McNitt, a veterinarian from Cumberland Center who has owned her own horse, racing it until the horse hit age 15, dismisses the organization’s claims.

“Fifty percent of the horses racing here today are over the age of 7,” she said, pointing out three animals circling the track purported to be 13 years old. “And the purpose of the training they get as yearlings is just to get them used to the harness. We start out by walking them and they do that until the horse is comfortable. They really don’t do any real work until the next year, and that’s just to condition the horse to physical exercise. They really brought very slowly into their work.”

McNitt said whips are used “as aids,” not punishment, and claims fines are levied in Maine for any application of the rod that raises welts, or other visible injury.

She is especially disdainful of Fisk’s doping claims.

“There is more money spent testing racehorses in the United States alone than there is testing humans in the entire international Olympic community,” she said, citing a September study conducted by the Association of Racing Commissioners International.

As to the allegation that standardbred horses are overbred, with the surplus shipped for slaughter, McNitt said the claim is “completely baseless.”

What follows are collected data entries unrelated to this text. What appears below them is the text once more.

Context: an optimization exercise on an open-source flow, tuned for small area, a short achievable clock period and few clock cycles per item. The choices shown serve that exercise and are no tape-out recipe. RTL that was checked went through simulation tests only; none was proved equivalent to the original.

JK:
// udp_ipv4_tx
module udp_ipv4_tx (
    input  wire             ap_clk,
    input  wire             ap_rst_n,
    input  wire  [31:0]     my_ip_addr,
    input  wire   [7:0]     ip_protocol,
    input  wire             s_axis_tx_meta_tvalid,
    output wire             s_axis_tx_meta_tready,
    input  wire [255:0]     s_axis_tx_meta_tdata,
    input  wire             s_axis_tx_data_tvalid,
    output wire             s_axis_tx_data_tready,
    input  wire  [63:0]     s_axis_tx_data_tdata,
    input  wire   [7:0]     s_axis_tx_data_tkeep,
    input  wire             s_axis_tx_data_tlast,
    output wire             m_axis_tx_data_tvalid,
    input  wire             m_axis_tx_data_tready,
    output wire   [63:0]    m_axis_tx_data_tdata,
    output wire    [7:0]    m_axis_tx_data_tkeep,
    output wire             m_axis_tx_data_tlast,
    output reg    [31:0]    datagrams_transmitted
);
  ...
For scale: roughly 580 cells after synthesis, ~91 flip-flops, about 480 I/O pins.
clock: 5.0 ns
lec_check: 0
cap_margin: 20
core_area: 2.5 2.5 97.5 97.5
die_area: 0 0 100 100
place_density: 0.7
setup_slack_margin: 2.55
slew_margin: 20
synth_hierarchical: 1
standard.sh (not shown) runs the stock make flow with config.mk's settings and CLKGATE_MAP_FILE= SYNTH_SCRIPT=/design/flow/synth_recipe.tcl, a recipe that flattens the netlist after the stock synthesis.
==> flow/flow/run.sh <==
#!/bin/bash
# Standard ORFS layout (the standard.sh, unchanged synthesis), with the
# port buffers made from the smallest buffer instead of the default choice
# and the pins allowed on every routing track, so a smaller die fits them.
set -euo pipefail
export BUFFER_PORTS_ARGS="-buffer_cell sky130_fd_sc_hd__buf_1"
export PLACE_PINS_ARGS="-min_distance 1 -min_distance_in_tracks"
bash standard.sh synth > synth.log 2>&1
bash standard.sh finish > layout.log 2>&1
Testbench counts of JK, summed over its fixed seeds: cycles 93,634, packets 4,800.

“There is an unwanted horse problem,” she acknowledged, “but the No. 1 breed of unwanted horses are quarterhorses – more than 70 percent – mostly from people who just can’t afford the horses anymore.

“We work very hard to find good pleasure riding horse homes for older standardbred horses in Maine,” said McNitt. “They make great trail horses for 50-year-old women like me who are timid riders, because they are completely bombproof.”